Comparison of the effects of 3,5,3´-Triiodothyroacetic Acid and Triiodothyronine on goiter prevention and involution and on hepatic and skeletal parameters in rats.

LAURA ALVAREZ; ADRIANA BURGUEÑO; SUSANA ZENI; ANDREA RANDI; SUSANA HERNÁNDEZ; PABLO HOCKL; MARIO PISAREV; DIANA KLEIMAN DE PISAREV

HORMONE AND METABOLIC RESEARCH

Thieme Medical Publishers

Lugar: New York, USA; Año: 2004 vol. 36 p. 291 - 297

0018-5043

3,5,3´- Triiodothyroacetic Acid (TRIAC) has been used to supress pituitary TSH secretion with reported attenuation of extrapituitary effects. We investigated wether equivalent doses of T3 and TRIAC preventing the induction of goiter by methimazole (MMI) had a different or similar impact on peripheral tissues, such as liver and bone. In particular, we compared the effects of both compounds on the activity of the hepatic thyroid hormone-responsive enzymes, malic enzyme and L-glicerol-3-P-dehydrogenase, bone mineral density and biochemical parameters of bone turnover, such as bone alkaline phosphatase (b-ALP) and the carboxy-terminal telopeptide region of type I collagen (b-CTX); and the activity of thyroid ornithine decarboxylase (ODC).  We also compared the effects of T3 and TRIAC on the involution of MMI-induced goiter.  Our results showed that TRIAC was more effective than T3 to reduce MMI-induced goiter ina short-term goiter involution assay.  TRIAC increased hepatic enzymes activity and b-CTX levels, a parameter of bone resorption, more than T3 . However, bone mineral density was not altered by either treatment.
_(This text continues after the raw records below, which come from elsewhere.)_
===== src/rtl/lcd_pkg.sv =====
// Shared definitions for the parametrised RGB565 LCD timing controller:
// mode encoding, RGB565 colour constants, bar table and default 480x272 timing.
package lcd_pkg;

  typedef enum logic [1:0] {
    MODE_EXT   = 2'd0,
    MODE_BARS  = 2'd1,
    MODE_CHK   = 2'd2,
    MODE_SOLID = 2'd3
  } mode_e;

  localparam logic [15:0] RGB_WHITE   = 16'hFFFF;
  localparam logic [15:0] RGB_YELLOW  = 16'hFFE0;
  localparam logic [15:0] RGB_CYAN    = 16'h07FF;
  localparam logic [15:0] RGB_GREEN   = 16'h07E0;
  localparam logic [15:0] RGB_MAGENTA = 16'hF81F;
  localparam logic [15:0] RGB_RED     = 16'hF800;
  localparam logic [15:0] RGB_BLUE    = 16'h001F;
  localparam logic [15:0] RGB_BLACK   = 16'h0000;

  localparam int DEF_H_ACT  = 480;
  localparam int DEF_H_FP   = 2;
  localparam int DEF_H_SYNC = 1;
  localparam int DEF_H_BP   = 43;
  localparam int DEF_V_ACT  = 272;
  localparam int DEF_V_FP   = 1;
  localparam int DEF_V_SYNC = 1;
  localparam int DEF_V_BP   = 12;

  function automatic logic [15:0] bar_colour(input logic [2:0] idx);
    logic [15:0] c;
    case (idx)
      3'd0:    c = RGB_WHITE;
      3'd1:    c = RGB_YELLOW;
      3'd2:    c = RGB_CYAN;
      3'd3:    c = RGB_GREEN;
      3'd4:    c = RGB_MAGENTA;
      3'd5:    c = RGB_RED;
      3'd6:    c = RGB_BLUE;
      default: c = RGB_BLACK;
    endcase
    return c;
  endfunction

endpackage


===== src/rtl/lcd_axis_cnt.sv =====
// Generic display-axis counter: active / front porch / sync / back porch,
// with combinational active and sync flags and a wrap strobe.
module lcd_axis_cnt
  import lcd_pkg::*;
#(
  parameter int ACT  = DEF_H_ACT,
  parameter int FP   = DEF_H_FP,
  parameter int SYNC = DEF_H_SYNC,
  parameter int BP   = DEF_H_BP,
  parameter int CW   = 16
) (
  input  logic          pclk,
  input  logic          rst,
  input  logic          en,
  output logic [CW-1:0] cnt,
  output logic          active,
  output logic          sync,
  output logic          wrap
);

  localparam int TOTAL  = ACT + FP + SYNC + BP;
  localparam int SYNC_S = ACT + FP;
  localparam int SYNC_E = ACT + FP + SYNC;

  always_ff @(posedge pclk) begin
    if (rst)       cnt <= '0;
    else if (en)   cnt <= wrap ? '0 : cnt + 1'b1;
  end

  always_comb begin
    active = (cnt < CW'(ACT));
    sync   = (cnt >= CW'(SYNC_S)) && (cnt < CW'(SYNC_E));
    wrap   = en && (cnt == CW'(TOTAL - 1));
  end

endmodule


===== src/rtl/lcd_timing_gen.sv =====
// RGB565 parallel-LCD timing controller with test patterns and a pixel-fetch
// port whose return latency is PIX_LAT; all LCD pins leave one aligned register.
module lcd_timing_gen
  import lcd_pkg::*;
#(
  parameter int H_ACT    = DEF_H_ACT,
  parameter int H_FP     = DEF_H_FP,
  parameter int H_SYNC   = DEF_H_SYNC,
  parameter int H_BP     = DEF_H_BP,
  parameter int V_ACT    = DEF_V_ACT,
  parameter int V_FP     = DEF_V_FP,
  parameter int V_SYNC   = DEF_V_SYNC,
  parameter int V_BP     = DEF_V_BP,
  parameter bit HS_POL   = 1'b0,
  parameter bit VS_POL   = 1'b0,
  parameter int PIX_LAT  = 2,
  parameter int CHK_LOG2 = 5,
  parameter int CW       = 16
) (
  input  logic          pclk,
  input  logic          rst,
  input  logic [1:0]    mode,
  input  logic [15:0]   solid_rgb,
  output logic          req,
  output logic [CW-1:0] req_x,
  output logic [CW-1:0] req_y,
  input  logic [15:0]   pixel_in,
  output logic          frame_start,
  output logic          LCD_DE,
  output logic          LCD_HSYNC,
  output logic          LCD_VSYNC,
  output logic [4:0]    LCD_R,
  output logic [5:0]    LCD_G,
  output logic [4:0]    LCD_B
);

  localparam int BAR_W = H_ACT >> 3;

  typedef struct packed {
    logic de;
    logic hs;
    logic vs;
    logic ext;
  } ctl_t;

  logic [CW-1:0] h_cnt, v_cnt;
  logic          h_act, h_sync, h_wrap;
  logic          v_act, v_sync, v_wrap;

  lcd_axis_cnt #(.ACT(H_ACT), .FP(H_FP), .SYNC(H_SYNC), .BP(H_BP), .CW(CW)) u_h_cnt (
    .pclk(pclk), .rst(rst), .en(1'b1),
    .cnt(h_cnt), .active(h_act), .sync(h_sync), .wrap(h_wrap)
  );

  lcd_axis_cnt #(.ACT(V_ACT), .FP(V_FP), .SYNC(V_SYNC), .BP(V_BP), .CW(CW)) u_v_cnt (
    .pclk(pclk), .rst(rst), .en(h_wrap),
    .cnt(v_cnt), .active(v_act), .sync(v_sync), .wrap(v_wrap)
  );

  // High exactly while the counters sit at (0,0): after reset or a full-frame wrap.
  logic at_origin;
  always_ff @(posedge pclk) begin
    if (rst) at_origin <= 1'b1;
    else     at_origin <= h_wrap & v_wrap;
  end

  mode_e       mode_lat, mode_cur;
  logic [15:0] solid_lat, solid_cur;

  always_ff @(posedge pclk) begin
    if (rst)            mode_lat <= MODE_BARS;
    else if (at_origin) mode_lat <= mode_e'(mode);
  end

  always_ff @(posedge pclk) begin
    if (at_origin) solid_lat <= solid_rgb;
  end

  // The origin pixel itself must already use the freshly sampled settings.
  always_comb begin
    mode_cur  = at_origin ? mode_e'(mode) : mode_lat;
    solid_cur = at_origin ? solid_rgb     : solid_lat;
  end

  logic [CW-1:0] bar_px;
  logic [2:0]    bar_idx;
  always_ff @(posedge pclk) begin
    if (rst || h_wrap) begin
      bar_px  <= '0;
      bar_idx <= '0;
    end else if (h_act && bar_idx != 3'd7) begin
      if (bar_px == CW'(BAR_W - 1)) begin
        bar_px  <= '0;
        bar_idx <= bar_idx + 3'd1;
      end else begin
        bar_px  <= bar_px + 1'b1;
      end
    end
  end

  logic [15:0] gen_rgb;
  always_comb begin
    gen_rgb = RGB_BLACK;
    unique case (mode_cur)
      MODE_BARS:  gen_rgb = bar_colour(bar_idx);
      MODE_CHK:   gen_rgb = (h_cnt[CHK_LOG2] ^ v_cnt[CHK_LOG2]) ? RGB_BLACK : RGB_WHITE;
      MODE_SOLID: gen_rgb = solid_cur;
      default:    gen_rgb = RGB_BLACK;
    endcase
  end

  ctl_t        ctl_p [0:PIX_LAT];
  logic [15:0] rgb_p [0:PIX_LAT];

  // p0: request stage, then PIX_LAT-deep chain matching the source return latency
  always_ff @(posedge pclk) begin
    if (rst) begin
      frame_start <= 1'b0;
      req_x       <= '0;
      req_y       <= '0;
      for (int i = 0; i <= PIX_LAT; i++) ctl_p[i] <= '0;
    end else begin
      frame_start <= at_origin;
      req_x       <= h_cnt;
      req_y       <= v_cnt;
      ctl_p[0]    <= ctl_t'{h_act & v_act, h_sync, v_sync, mode_cur == MODE_EXT};
      for (int i = 1; i <= PIX_LAT; i++) ctl_p[i] <= ctl_p[i-1];
    end
  end

  always_ff @(posedge pclk) begin
    rgb_p[0] <= gen_rgb;
    for (int i = 1; i <= PIX_LAT; i++) rgb_p[i] <= rgb_p[i-1];
  end

  assign req = ctl_p[0].de;

  logic [15:0] pix_sel;
  always_comb begin
    pix_sel = 16'h0000;
    if (ctl_p[PIX_LAT].de) pix_sel = ctl_p[PIX_LAT].ext ? pixel_in : rgb_p[PIX_LAT];
  end

  // pin stage: one register for every LCD pin
  always_ff @(posedge pclk) begin
    if (rst) begin
      LCD_DE                  <= 1'b0;
      LCD_HSYNC               <= ~HS_POL;
      LCD_VSYNC               <= ~VS_POL;
      {LCD_R, LCD_G, LCD_B}   <= 16'h0000;
    end else begin
      LCD_DE                  <= ctl_p[PIX_LAT].de;
      LCD_HSYNC               <= ctl_p[PIX_LAT].hs ^ ~HS_POL;
      LCD_VSYNC               <= ctl_p[PIX_LAT].vs ^ ~VS_POL;
      {LCD_R, LCD_G, LCD_B}   <= pix_sel;
    end
  end

endmodule
`src/rtl/mask_frame_sequencer.sv`:
```
// Frame sequencer: raster-reads the camera BRAM into the extraction pipeline and
// collects mask results into a ping-pong BRAM. States: IDLE | ISSUE reads | DRAIN last masks | DONE swap bank.
module mask_frame_sequencer #(
  parameter int H_PIX    = 320,
  parameter int V_PIX    = 240,
  parameter int ADDR_W   = 17,
  parameter int READ_LAT = 2
) (
  input  logic              clk,
  input  logic              reset,
  input  logic              start,
  input  logic              abort,
  input  logic              pipe_ready,
  output logic              busy,
  output logic              done,
  output logic              cam_rd_en,
  output logic [ADDR_W-1:0] cam_addr,
  input  logic [15:0]       cam_data,
  output logic [15:0]       pix_out,
  output logic              pix_valid,
  output logic [10:0]       pix_x,
  output logic [9:0]        pix_y,
  input  logic              mask_bit,
  input  logic              mask_valid,
  output logic              mask_we,
  output logic [ADDR_W-1:0] mask_addr,
  output logic              mask_din,
  output logic              mask_bank,
  output logic [ADDR_W-1:0] green_count
);

  localparam int                N      = H_PIX * V_PIX;
  localparam logic [ADDR_W-1:0] N_A    = ADDR_W'(N);
  localparam logic [ADDR_W-1:0] LAST_A = ADDR_W'(N - 1);
  localparam logic [10:0]       X_LAST = 11'(H_PIX - 1);
  localparam logic [9:0]        Y_LAST = 10'(V_PIX - 1);

  typedef enum logic [1:0] {S_IDLE, S_ISSUE, S_DRAIN, S_DONE} state_t;

  state_t            state_q, state_d;
  logic [ADDR_W-1:0] rd_cnt_q, rd_cnt_d;
  logic [ADDR_W-1:0] wr_cnt_q, wr_cnt_d;
  logic [ADDR_W-1:0] acc_q, acc_d;
  logic [ADDR_W-1:0] green_q, green_d;
  logic [10:0]       x_q, x_d;
  logic [9:0]        y_q, y_d;
  logic              bank_q, bank_d;
  logic              issue, wr_ok, done_c, flush;

  logic [READ_LAT-1:0] vld_dl_q;
  logic [10:0]         x_dl_q [READ_LAT];
  logic [9:0]          y_dl_q [READ_LAT];

  logic              mask_we_q, mask_din_q;
  logic [ADDR_W-1:0] mask_addr_q;

  always_comb begin
    state_d  = state_q;
    rd_cnt_d = rd_cnt_q;
    wr_cnt_d = wr_cnt_q;
    acc_d    = acc_q;
    green_d  = green_q;
    x_d      = x_q;
    y_d      = y_q;
    bank_d   = bank_q;
    done_c   = 1'b0;

    flush = abort && (state_q != S_IDLE);
    issue = (state_q == S_ISSUE) && pipe_ready && !abort;
    wr_ok = ((state_q == S_ISSUE) || (state_q == S_DRAIN)) && mask_valid &&
            (wr_cnt_q < N_A) && !abort;

    if (wr_ok) begin
      wr_cnt_d = wr_cnt_q + ADDR_W'(1);
      acc_d    = acc_q + ADDR_W'(mask_bit);
    end

    if (issue) begin
      rd_cnt_d = rd_cnt_q + ADDR_W'(1);
      if (x_q == X_LAST) begin
        x_d = '0;
        y_d = (y_q == Y_LAST) ? '0 : y_q + 10'd1;
      end else begin
        x_d = x_q + 11'd1;
      end
    end

    case (state_q)
      S_IDLE: begin
        if (start) begin
          state_d  = S_ISSUE;
          rd_cnt_d = '0;
          wr_cnt_d = '0;
          acc_d    = '0;
          x_d      = '0;
          y_d      = '0;
        end
      end
      S_ISSUE: if (issue && (rd_cnt_q == LAST_A)) state_d = S_DRAIN;
      S_DRAIN: if (wr_cnt_q == N_A) state_d = S_DONE;
      S_DONE: begin
        state_d = S_IDLE;
        done_c  = 1'b1;
        bank_d  = ~bank_q;
        green_d = acc_q;
      end
      default: state_d = S_IDLE;
    endcase

    // Abort overrides everything, including the bank swap of a DONE cycle.
    if (flush) begin
      state_d = S_IDLE;
      done_c  = 1'b0;
      bank_d  = bank_q;
      green_d = green_q;
    end
  end

  always_ff @(posedge clk) begin
    if (reset) begin
      state_q     <= S_IDLE;
      rd_cnt_q    <= '0;
      wr_cnt_q    <= '0;
      acc_q       <= '0;
      green_q     <= '0;
      x_q         <= '0;
      y_q         <= '0;
      bank_q      <= 1'b0;
      vld_dl_q    <= '0;
      mask_we_q   <= 1'b0;
      mask_din_q  <= 1'b0;
      mask_addr_q <= '0;
      for (int i = 0; i < READ_LAT; i++) begin
        x_dl_q[i] <= '0;
        y_dl_q[i] <= '0;
      end
    end else begin
      state_q  <= state_d;
      rd_cnt_q <= rd_cnt_d;
      wr_cnt_q <= wr_cnt_d;
      acc_q    <= acc_d;
      green_q  <= green_d;
      x_q      <= x_d;
      y_q      <= y_d;
      bank_q   <= bank_d;

      if (flush) begin
        vld_dl_q <= '0;
      end else begin
        vld_dl_q[0] <= issue;
        for (int i = 1; i < READ_LAT; i++) vld_dl_q[i] <= vld_dl_q[i-1];
      end
      x_dl_q[0] <= x_q;
      y_dl_q[0] <= y_q;
      for (int i = 1; i < READ_LAT; i++) begin
        x_dl_q[i] <= x_dl_q[i-1];
        y_dl_q[i] <= y_dl_q[i-1];
      end

      mask_we_q <= wr_ok;
      if (wr_ok) begin
        mask_addr_q <= wr_cnt_q;
        mask_din_q  <= mask_bit;
      end
    end
  end

  assign busy        = (state_q != S_IDLE);
  assign done        = done_c;
  assign cam_rd_en   = issue;
  assign cam_addr    = rd_cnt_q;
  assign pix_valid   = vld_dl_q[READ_LAT-1];
  assign pix_out     = pix_valid ? cam_data : 16'h0000;
  assign pix_x       = x_dl_q[READ_LAT-1];
  assign pix_y       = y_dl_q[READ_LAT-1];
  assign mask_we     = mask_we_q;
  assign mask_addr   = mask_addr_q;
  assign mask_din    = mask_din_q;
  assign mask_bank   = bank_q;
  assign green_count = green_q;

endmodule

```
Both compounds even reduced ODC activity at doses that were not effective at the pituitary level.  These results demonstrate increased TRIAC hepatic and antigoitrogenic activity compared to T3 .  TRIAC induces an imbalance in bone remodeling without affecting bone mineral density.  Further studies are required to clarify this point.